Comparative analysis of mussel foot protein 3B co-expressed with tyrosinases provides a potential adhesive biomaterial

Mussel foot proteins (Mfps), which help mussels attach to various surfaces, are considered to be promising biomaterials due to their outstanding adhesive properties. However, limited production and lack of post-translational modifications of tyrosine residues into 3,4-dihydroxyphenylalanine (Dopa) in bacterial expression systems have hampered their applications. In the present study, for the first time we established the expression of recombinant Mytilus galloprovincialis foot protein type 3 variant B (fp-3B) in Escherichia coli; and achieved its viable production (~51 mg/L). Additionally, the Dopa content and adhesive properties of fp-3B co-expressed using various types of tyrosinases were compared. Consequently, the co-expression of fp-3B construct together with tyrosinase from Verrucomicrobium spinosum (TyrVs) yielded up to 87 mg/L of modified fp-3B; hydroxylation of tyrosine residues accounted for 57.18% by acid-borate difference spectroscopy.
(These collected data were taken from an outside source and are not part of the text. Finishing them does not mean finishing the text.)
--- src/rtl/tutorial_aula_cpu_oci_dct_ctrl.sv ---
// tutorial_aula_cpu_oci_dct_ctrl
// Sequencer for the OCI data-capture-trace buffer. It packs ENTRY_W-bit trace
// entries into a DEPTH-entry shift buffer, with the newest entry at the LSBs.
// The packed word is drained to a valid/ready sink when any of these happens:
// the buffer fills, the idle timeout expires, or test_ending is raised.
//
// Ports
//   clk, reset_n              clock, synchronous active-low reset
//   trc_valid/trc_data/trc_ready   trace entry input handshake
//   test_ending               level request for a final flush, then stop
//   out_valid/out_ready       packed word handshake to the sink
//   out_buffer/out_count      packed word and its number of valid entries
//   dct_buffer/dct_count      live view of the internal buffer and count
//   test_has_ended            sticky flag, set once the final drain is complete
//
// state | meaning
// FILL  | accepting entries, timeout timer running while count>0
// DRAIN | packed word presented on out_*, waiting for out_ready
// DONE  | final drain complete; everything frozen until reset
module tutorial_aula_cpu_oci_dct_ctrl #(
  parameter int ENTRY_W = 3,
  parameter int DEPTH   = 10,
  parameter int CNT_W   = 4,
  parameter int TIMEOUT = 16
) (
  input  logic                     clk,
  input  logic                     reset_n,
  input  logic                     trc_valid,
  input  logic [ENTRY_W-1:0]       trc_data,
  output logic                     trc_ready,
  input  logic                     test_ending,
  output logic                     out_valid,
  input  logic                     out_ready,
  output logic [ENTRY_W*DEPTH-1:0] out_buffer,
  output logic [CNT_W-1:0]         out_count,
  output logic [ENTRY_W*DEPTH-1:0] dct_buffer,
  output logic [CNT_W-1:0]         dct_count,
  output logic                     test_has_ended
);

  localparam int BUF_W = ENTRY_W * DEPTH;
  localparam int TMR_W = (TIMEOUT > 0) ? $clog2(TIMEOUT + 1) : 1;

  typedef enum logic [1:0] {
    FILL  = 2'd0,
    DRAIN = 2'd1,
    DONE  = 2'd2
  } state_t;

  state_t             state;
  logic [BUF_W-1:0]   buf_q;
  logic [CNT_W-1:0]   count_q;
  logic [TMR_W-1:0]   timer_q;
  logic               ending_q;

  logic               accept;
  logic               fills_up;
  logic               timeout_hit;
  logic [BUF_W-1:0]   buf_shift;
  logic [CNT_W-1:0]   count_inc;

  assign trc_ready  = (state == FILL);
  assign accept     = trc_valid & trc_ready;
  assign buf_shift  = {buf_q[BUF_W-ENTRY_W-1:0], trc_data};
  assign count_inc  = count_q + CNT_W'(1);
  assign fills_up   = (count_q == CNT_W'(DEPTH - 1));
  // The timer only ever counts while entries are pending, so the count
  // check here is purely defensive.
  assign timeout_hit = (TIMEOUT > 0) && (count_q != '0) &&
                       (timer_q == TMR_W'(TIMEOUT));

  // The output word is the internal buffer itself. It is frozen in DRAIN
  // because no accepts can happen there.
  assign out_buffer = buf_q;
  assign out_count  = count_q;
  assign dct_buffer = buf_q;
  assign dct_count  = count_q;

  always_ff @(posedge clk) begin
    if (!reset_n) begin
      state          <= FILL;
      buf_q          <= '0;
      count_q        <= '0;
      timer_q        <= '0;
      ending_q       <= 1'b0;
      out_valid      <= 1'b0;
      test_has_ended <= 1'b0;
    end else begin
      case (state)
        FILL: begin
          if (test_ending) ending_q <= 1'b1;

          if (accept) begin
            buf_q   <= buf_shift;
            count_q <= count_inc;
            timer_q <= '0;
          end else if ((TIMEOUT > 0) && (count_q != '0) && !timeout_hit) begin
            timer_q <= timer_q + TMR_W'(1);
          end

          // An accept restarts the idle window. So the timeout can only
          // fire on a cycle with no accept.
          if (accept && fills_up) begin
            state     <= DRAIN;
            out_valid <= 1'b1;
          end else if (test_ending) begin
            if (accept || (count_q != '0)) begin
              state     <= DRAIN;
              out_valid <= 1'b1;
            end else begin
              state          <= DONE;
              test_has_ended <= 1'b1;
            end
          end else if (!accept && timeout_hit) begin
            state     <= DRAIN;
            out_valid <= 1'b1;
          end
        end

        DRAIN: begin
          if (test_ending) ending_q <= 1'b1;
          if (out_ready) begin
            buf_q     <= '0;
            count_q   <= '0;
            timer_q   <= '0;
            out_valid <= 1'b0;
            // A test_ending that arrives on the handshake cycle itself
            // still counts as the final drain.
            if (ending_q || test_ending) begin
              state          <= DONE;
              test_has_ended <= 1'b1;
            end else begin
              state <= FILL;
            end
          end
        end

        DONE: ;

        default: begin
          state     <= FILL;
          out_valid <= 1'b0;
        end
      endcase
    end
  end

endmodule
The modified fp-3B also showed significant coating and adhesive ability, and its bulk-scale adhesive strength was 2.9-fold higher than that of unmodified fp-3B. Compared with other type 3 mussel foot proteins, the high-yield expression and extensive hydroxylation level of the recombinant protein indicate that fp-3B co-expressed with TyrVs (3B-Vs) has the potential to be widely used as bioglues.